*** Opening EXTRACTED MATERIAL ***
--- src/rtl/time_entry_pkg.sv ---
// Shared types and constants for the front-panel time entry block.
package time_entry_pkg;

   typedef enum logic [1:0] {
      IDLE   = 2'd0,
      EDIT   = 2'd1,
      COMMIT = 2'd2
   } state_t;

   localparam int DIGIT_W = 4;

   localparam logic [DIGIT_W-1:0] LIM_HO = 4'd9;
   localparam logic [DIGIT_W-1:0] LIM_MT = 4'd5;
   localparam logic [DIGIT_W-1:0] LIM_MO = 4'd9;
   localparam logic [DIGIT_W-1:0] LIM_ST = 4'd5;
   localparam logic [DIGIT_W-1:0] LIM_SO = 4'd9;

   // Upper bound of the digit at position idx (5 = hours tens ... 0 = seconds ones).
   function automatic logic [DIGIT_W-1:0] digit_limit(input logic [2:0] idx,
                                                      input logic [DIGIT_W-1:0] lim_ht);
      case (idx)
         3'd5:    return lim_ht;
         3'd4:    return LIM_HO;
         3'd3:    return LIM_MT;
         3'd2:    return LIM_MO;
         3'd1:    return LIM_ST;
         default: return LIM_SO;
      endcase
   endfunction

   // One wrapping step of a digit within 0..lim; up selects increment.
   function automatic logic [DIGIT_W-1:0] digit_step(input logic [DIGIT_W-1:0] cur,
                                                     input logic [DIGIT_W-1:0] lim,
                                                     input logic               up);
      if (up) begin
         return (cur >= lim) ? '0 : cur + 4'd1;
      end
      return (cur == '0 || cur > lim) ? lim : cur - 4'd1;
   endfunction

endpackage

--- src/rtl/time_entry_btn_edge.sv ---
// Rising-edge detector for one push button. The history register resets
// to 1 so a button held through reset must be released before it acts.
module btn_edge (
   input  logic clk,
   input  logic rst,
   input  logic btn,
   output logic pulse
);

   logic hist;

   // Remember the level sampled at the previous clock edge.
   always_ff @(posedge clk) begin
      if (rst) begin
         hist <= 1'b1;
      end else begin
         hist <= btn;
      end
   end

   assign pulse = btn & ~hist;

endmodule

--- src/rtl/time_entry.sv ---
// Front-panel editor that builds an HH:MM:SS BCD value digit by digit and
// hands it to the countdown timer with a set strobe of configurable length.
module time_entry
   import time_entry_pkg::*;
#(
   parameter int MAX_HT     = 9,
   parameter int SET_CYCLES = 1,
   parameter int ZERO_BLOCK = 1
) (
   input  logic               clk,
   input  logic               rst,
   input  logic               btn_inc,
   input  logic               btn_dec,
   input  logic               btn_next,
   input  logic               btn_commit,
   input  logic               btn_clear,
   output logic [DIGIT_W-1:0] d5,
   output logic [DIGIT_W-1:0] d4,
   output logic [DIGIT_W-1:0] d3,
   output logic [DIGIT_W-1:0] d2,
   output logic [DIGIT_W-1:0] d1,
   output logic [DIGIT_W-1:0] d0,
   output logic               set,
   output logic [2:0]         cursor,
   output logic               edit_active,
   output logic               err
);

   localparam logic [DIGIT_W-1:0] LIM_HT    = DIGIT_W'(MAX_HT);
   localparam logic [3:0]         HOLD_LOAD = 4'(SET_CYCLES - 1);
   localparam logic               BLOCK_Z   = (ZERO_BLOCK != 0);

   logic inc_e, dec_e, next_e, commit_e, clear_e;
   logic [DIGIT_W-1:0] dig [6];
   logic [3:0]         hold_cnt;
   logic               all_zero;
   logic               step_e;
   state_t             state;

   btn_edge u_inc    (.clk(clk), .rst(rst), .btn(btn_inc),    .pulse(inc_e));
   btn_edge u_dec    (.clk(clk), .rst(rst), .btn(btn_dec),    .pulse(dec_e));
   btn_edge u_next   (.clk(clk), .rst(rst), .btn(btn_next),   .pulse(next_e));
   btn_edge u_commit (.clk(clk), .rst(rst), .btn(btn_commit), .pulse(commit_e));
   btn_edge u_clear  (.clk(clk), .rst(rst), .btn(btn_clear),  .pulse(clear_e));

   assign all_zero = (dig[5] == '0) && (dig[4] == '0) && (dig[3] == '0) &&
                     (dig[2] == '0) && (dig[1] == '0) && (dig[0] == '0);

   // inc and dec arriving together cancel each other.
   assign step_e = inc_e ^ dec_e;

   assign d5 = dig[5];
   assign d4 = dig[4];
   assign d3 = dig[3];
   assign d2 = dig[2];
   assign d1 = dig[1];
   assign d0 = dig[0];

   // Editor state machine with registered digits, cursor and strobes.
   always_ff @(posedge clk) begin
      if (rst) begin
         state       <= IDLE;
         for (int i = 0; i < 6; i++) begin
            dig[i] <= '0;
         end
         cursor      <= 3'd5;
         set         <= 1'b0;
         edit_active <= 1'b0;
         err         <= 1'b0;
         hold_cnt    <= '0;
      end else begin
         err <= 1'b0;
         case (state)
            IDLE, EDIT: begin
               if (clear_e) begin
                  for (int i = 0; i < 6; i++) begin
                     dig[i] <= '0;
                  end
                  cursor <= 3'd5;
               end else if (commit_e) begin
                  if (BLOCK_Z && all_zero) begin
                     err <= 1'b1;
                  end else begin
                     state       <= COMMIT;
                     set         <= 1'b1;
                     edit_active <= 1'b0;
                     hold_cnt    <= HOLD_LOAD;
                  end
               end else if (state == IDLE) begin
                  if (next_e || step_e) begin
                     state       <= EDIT;
                     edit_active <= 1'b1;
                     cursor      <= 3'd5;
                  end
               end else if (next_e) begin
                  cursor <= (cursor == 3'd0) ? 3'd5 : cursor - 3'd1;
               end else if (step_e) begin
                  for (int i = 0; i < 6; i++) begin
                     if (cursor == 3'(i)) begin
                        dig[i] <= digit_step(dig[i], digit_limit(3'(i), LIM_HT), inc_e);
                     end
                  end
               end
            end
            COMMIT: begin
               if (hold_cnt == '0) begin
                  set    <= 1'b0;
                  state  <= IDLE;
                  cursor <= 3'd5;
               end else begin
                  hold_cnt <= hold_cnt - 4'd1;
               end
            end
            default: begin
               state <= IDLE;
            end
         endcase
      end
   end

endmodule

--- config.mk ---
export PLATFORM = sky130hd
export DESIGN_NAME = time_entry
export DESIGN_NICKNAME = d
export VERILOG_FILES = /design/src/rtl/time_entry_pkg.sv /design/src/rtl/time_entry_btn_edge.sv /design/src/rtl/time_entry.sv
export SDC_FILE = /design/constraint.sdc
export NUM_CORES = 1
export LEC_CHECK = 0
export ABC_CLOCK_PERIOD_IN_PS = 4100
export CORE_MARGIN = 1.5
export CORE_UTILIZATION = 45
export CTS_BUF_LIST = sky130_fd_sc_hd__clkbuf_2 sky130_fd_sc_hd__clkbuf_4 sky130_fd_sc_hd__clkbuf_8
export CTS_CLUSTER_SIZE = 40
export DETAILED_ROUTE_END_ITERATION = 10
export PLACE_DENSITY = 0.73
export SYNTH_ARGS = -nofsm -noshare
export SYNTH_HDL_FRONTEND = slang
export SYNTH_SLANG_ARGS = --single-unit
--- constraint.sdc ---
create_clock -name clk -period 4.1 [get_ports clk]
set_input_delay 0.615 -clock clk [delete_from_list [all_inputs] [get_ports clk]]
set_output_delay 0.615 -clock clk [all_outputs]
set_load 0.05 [all_outputs]
### Word level (Yosys, flattened, before mapping)

Memory sizes are Yosys's and may differ from the RTL's.
Cells that the tools add are included.

| operators by class | value |
|---|---|
| bitwise logic cells | 26 |
| equality and inequality tests | 19 |
| $lt $le $gt $ge | 12 |
| shifts and indexed selects | 0 |
| $mul | 0 |
| add/sub/neg operators | 14 |
| div/mod/pow operators | 0 |
| multiplexer cells | 271 |
| reductions and logical operators | 31 |

Operators with widths:

| cell | number |
|---|---|
| $mux W4 | 136 |
| $mux W1 | 118 |
| $logic_not A4 Y1 | 7 |
| $sub A4 B1 Y4 const B | 7 |
| $reduce_and A5 Y1 | 5 |
| $add A4 B1 Y4 const B | 6 |
| $ge A4 B4 Y1 | 6 |
| $gt A4 B4 Y1 | 6 |
| $mux W3 | 7 |
| $mux W2 | 6 |
| $ne A2 B2 Y1 const B | 6 |
| $ne A3 B3 Y1 const B | 4 |
| $or A1 B1 Y1 | 12 |
| $ne A4 B4 Y1 const B | 2 |
| $not A1 Y1 | 8 |
| $pmux W4 S2 | 1 |
| $logic_or A1 B1 Y1 | 7 |
| $eq A3 B2 Y1 const B | 2 |
| $eq A3 B3 Y1 const B | 2 |
| $pmux W3 S2 | 1 |
| $reduce_bool A2 Y1 | 3 |
| $and A1 B1 Y1 | 5 |
| $logic_and A1 B1 Y1 | 5 |
| $pmux W2 S2 | 1 |
| 10 further kinds | 10 |

| storage, ports and cells | value |
|---|---|
| ROM bits | 0 |
| register bits after elaboration | 17 |
| bits in latches | 0 |
| memories | 1 |
| bits of input ports | 7 |
| output and inout port bits | 30 |
| logic and storage cells | 385 |
| bits in writable memories | 24 |

Memories:

| memory | words | bits a word | read ports | clocked after memory_dff | wr ports | line | text |
|---|---|---|---|---|---|---|---|
| dig | 6 | 4 | 6 | 0 | 6 | time_entry.sv:34 | `logic [DIGIT_W-1:0] dig [6];` |

### Longest topological paths before layout

| depth | value |
|---|---|
| word-level depth | 23 |
| depth in mapped cells | 7 |

### Cells and area by module

From an unflattened synthesis, not the netlist that was laid out.

| second synthesis, totals | value |
|---|---|
| cells, all modules | 334 |
| area total of the unflattened synthesis | 2,969.1 um^2 |

By module, submodules not included:

| module | cells each | sequential area each (um^2) | times used | area each (um^2) |
|---|---|---|---|---|
| time_entry | 319 | 960.9 | 1 | 2,806.4 |
| btn_edge | 3 | 20.0 | 5 | 32.5 |

### Worst setup path before layout

No wires, ideal clock.

| timing path | value |
|---|---|
| path type | register -> register |
| start | memory dig[4][0] |
| end | memory dig[4][3], data pin |
| cell stages (with the launch flop) | 8 |
| setup slack | 2,007 ps |
| period minus slack after synthesis | 2,093 ps |
| setup time | 260 ps |
| data arrival time | 1,833 ps |
| buffers on the path | 0 |
| data required time | 3,840 ps |
| path through | edfxtp_1 > inv_1 > ha_1 > nor2b_1 > o22ai_1 > a21oi_1 > a311oi_1 > nor2_1 |

RTL lines:

| item | line |
|---|---|
| start: declaration | time_entry.sv:34 |

==> flow_summary_export.csv <==
group,metric,value,unit
clock_network,clkSinkCount,41,
setup_path,r2r-start,"dig[5][0]",
synthesis,ys_async_sr_fraction,0,%
die,start_util,46.7,%
power,p_leak,1.35,nW
synthesis,yosysTopAreaCell,"edfxtp_1",
sta,clock_skew,0.0106,ns
setup_path,cp.arrival,2.52,ns
final_layout,synthToLayoutAreaGrowth,17.0,%
clock_network,clk_pin_slew_worst_paths,0.07,ns
job,maxCapViolations,0,
clock_network,ctsHoldBuffers,0,
sta,final.setup.worst_slack,1.57,ns
hold_path,hold_path_class,"flop to flop",
synthesis,synth_fp_nets,385,
sta,relSlewSlack,28.5,%
final_layout,num-nets-final,417,
synthesis,syn_area_per_cell,8.44,um^2
sta,hold_viol,0,
run_status,status,"complete, no violations",
hold_path,holdCritStartpoint,"hold_cnt[0]",
placement,dp_hpwl,4840,um
setup_path,cp_slowest_cell,"clkdlybuf4s50_1",
synthesis,ys_seq_area_share,35.6,%
grt,grt_overflow_total,0,
synthesis,yosys_warnings,0,
sta,slew_violations,0,
setup_path,r2r_end,"hold_cnt[3]",
detailed_routing,remaining_drc_errors,0,
detailed_routing,wl_per_cell,13.8,um
synthesis,netlist_top_cells_area,"edfxtp_1 (24%), dfxtp_1 (11%), ha_1 (10%)",
sta,final.period_utilization,61.7,%
setup_path,cp_top_family,"simple AND/OR/NAND/NOR gates",
setup_path,path_max_fanout,27,
detailed_routing,totalWireLength,6410,um
synthesis,synth_area,2980,um^2
detailed_routing,dr.pass1.iters,4,
clock_network,htreeDepth,2,
clock_network,post_cts_buffers,0,
die,num_rows,29,
grt,antenna_found_initial,0,
setup_path,cp-start-kind,"input pin",
clock_network,root_buffer,"clkbuf_8",
clock_network,cts_tree,"done",
grt,grt_pass1_wl,10800,um
sta,fmax,395,MHz
grt,grt_max_degree,28,
setup_path,crit_buf_inv,2,
sta,post-route-min-period,2.53,ns
setup_path,required,4.09,ns
detailed_routing,drtAntennaViolNets,0,
final_layout,stdcell_count,463,
synthesis,synth_edf_count,24,
die,coreArea,6390,um^2
setup_path,crit_start,"btn_inc",
detailed_routing,detail_route.vias_per_cell,5.69,
grt,grt_pass1_vias,2368,
final_layout,drive_gt1_share,6.22,%
die,die_h,84.4,um
grt,grt_use_total,18.1,%
synthesis,ys_ff_latch,41,
clock_network,clock_latency,0.29,ns
sta,whs,0.484,ns
sta,worst_pin_slew,1.07,ns
clock_network,cts-resized-gates,0,
die,io_pins,37,
placement,port_buffers,36,
final_layout,insertedDiodeCount,0,
setup_path,path_cells,"clkdlybuf4s50_1 > and2b_1 > buf_4 > xnor2_1 > nor4b_4 > nand3_1 > nand2_1",
placement,dp_slack,1.24,ns
setup_path,r2r_cells,7,
power,p_per_area,294,nW/um^2
setup_path,reg2reg_slack,1.70,ns
placement,globalplace.congestion,0.839,
sta,setup_tns,0,ns
hold_path,hold_depth,2,
detailed_routing,drtIter0Drc,139,
synthesis,yosysUniqueCellTypes,54,
setup_path,crit_type,"input pin to flop",
synthesis,synth_cells,353,
die,die_area,7120,um^2
hold_path,hold_path_end,"hold_cnt[0]",
placement,dp.cells,455,
setup_path,critPathMaxStageDelay,0.50,ns
die,dieWidth,84.4,um
setup_path,cp-end-kind,"flop",
power,ir_drop,0.297,mV
detailed_routing,via_count,2634,
sta,rsz0062_at_grt,"no",
clock_network,cts_max_path_buffers,2,
synthesis,ys.flop_type,"edfxtp_1",
synthesis,synth_top_area_share,24.2,%
clock_network,cts_buffers,5,
sta,finalSetupViolations,0,
## power breakdown
group	internal, W	leakage (nW)	switching (W)	total, W
clock	0.000118	0.0455	0.000132	0.000250
combinational	0.000103	0.912	0.000173	0.000276
sequential	0.000459	0.391	0.0000395	0.000499
total	0.000680	1.35	0.000345	0.00102
## worst max path at each step
| stage | slack [ns] | cells past startpoint | endpoint |
|---|---|---|---|
| 2_1_floorplan | 2.01 | 7 | dig[4][3] |
| 3_5_place_dp | 1.24 | 7 | dig[3][2] |
| 4_1_cts | 1.55 | 7 | dig[3][0] |
| 3_3_place_gp | 1.33 | 7 | dig[5][2] |
| 5_1_grt | 1.40 | 7 | dig[3][0] |
| 6_report | 1.57 | 7 | dig[3][0] |
## metal layers
| layer | up-vias | part of all wire (%) | global-route usage (%) |
|---|---|---|---|
| met5 | - | 0 | 0 |
| met4 | 0 | 0.98 | 4.40 |
| met3 | 7 | 5.5 | 3.34 |
| met2 | 84 | 44 | 28.4 |
| met1 | 1218 | 49 | 26.1 |
| li1 | 1325 | - | - |
## worst register-to-register path, delay by kind of cell, from the launching register on
| family | cells | cell delay, ns |
|---|---|---|
| adder cells (fa/ha/maj) | 1 | 0.30 |
| AND/OR/NAND/NOR | 5 | 1.39 |
| flip-flops | 1 | 0.52 |
| buffers and inverters | 1 | 0.11 |
## state kept, by name, summed over array words and instances, names as in the netlist
name and cells:
u_next.hist 1, hold_cnt 4, set 1, u_inc.hist 1, u_clear.hist 1, err 1
state 2, cursor 3, edit_active 1, u_commit.hist 1, dig 24, u_dec.hist 1
## through the flow
step / instance area (um^2) / util [%] / power, W
after floorplan: 2980 / - / 0.000702
after global placement: 3400 / 53.2 / 0.000779
after detailed placement: 3400 / 53.2 / 0.000781
after CTS: 3490 / 54.6 / 0.00103
after global routing: 3490 / 54.6 / 0.00108
final: 3490 / 54.6 / 0.00102
## Yosys cell counts, drive strengths merged, types with 3 or more instances
master and n:
a21o 3, a21oi 29, a22oi 5, a311oi 3
clkbuf 13, dfxtp 17, edfxtp 24, ha 25
inv 20, nand2 28, nand2b 10, nand3 16
nand4 7, nand4b 3, nor2 49, nor2b 9
nor3 15, nor3b 8, nor4 3, o21a 3
o21ai 13, o21bai 3, o31a 3, or2 6
xnor2 4, xor2 6
## cells by family after synthesis
kind of cell | Yosys count | synth area share [%]
adder cells (fa/ha/maj) | 25 | 10.5
XOR/XNOR | 10 | 2.94
multiplexers | 1 | 0.378
flip-flops | 41 | 35.6
buffers and inverters | 34 | 4.53
AO/OA/AOI/OAI | 82 | 18.0
AND/OR/NAND/NOR | 160 | 28.0
## final cells by class
| class | count | area, um^2 |
|---|---|---|
| Clock buffer | 5 | 68.8 |
| Inverter | 20 | 75.1 |
| Clock inverter | 3 | 17.5 |
| Tap cell | 77 | 96.3 |
| Timing Repair Buffer | 39 | 383 |
| Fill cell | 620 | 2900 |
| Sequential cell | 41 | 1060 |
| Multi-Input combinational cell | 278 | 1780 |
## cell usage in the layout, fill, tap and decap left out, types with 4 or more instances in the layout
| master | instances |
|---|---|
| nor3b_1 | 7 |
| clkdlybuf4s50_1 | 36 |
| nor2_1 | 49 |
| nand2_1 | 27 |
| nor2b_1 | 9 |
| nand4_1 | 7 |
| clkbuf_8 | 5 |
| xnor2_1 | 4 |
| o21ai_0 | 13 |
| or2_2 | 6 |
| a21oi_1 | 29 |
| a22oi_1 | 5 |
| dfxtp_1 | 17 |
| ha_1 | 25 |
| xor2_1 | 6 |
| nand3_1 | 15 |
| nand2b_1 | 10 |
| inv_1 | 20 |
| nor3_1 | 15 |
| edfxtp_1 | 24 |
Note: power is estimated with default switching activity, not from simulation.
*** Closing EXTRACTED MATERIAL ***
> PROBLEM:
Please copy the lines in the records above between the one holding "default: return LIM_SO;" and the one holding "return (cur == '0", inclusive, exactly and with no other line.

> WRITTEN ANSWER:
         default: return LIM_SO;
      endcase
   endfunction

   // One wrapping step of a digit within 0..lim; up selects increment.
   function automatic logic [DIGIT_W-1:0] digit_step(input logic [DIGIT_W-1:0] cur,
                                                     input logic [DIGIT_W-1:0] lim,
                                                     input logic               up);
      if (up) begin
         return (cur >= lim) ? '0 : cur + 4'd1;
      end
      return (cur == '0 || cur > lim) ? lim : cur - 4'd1;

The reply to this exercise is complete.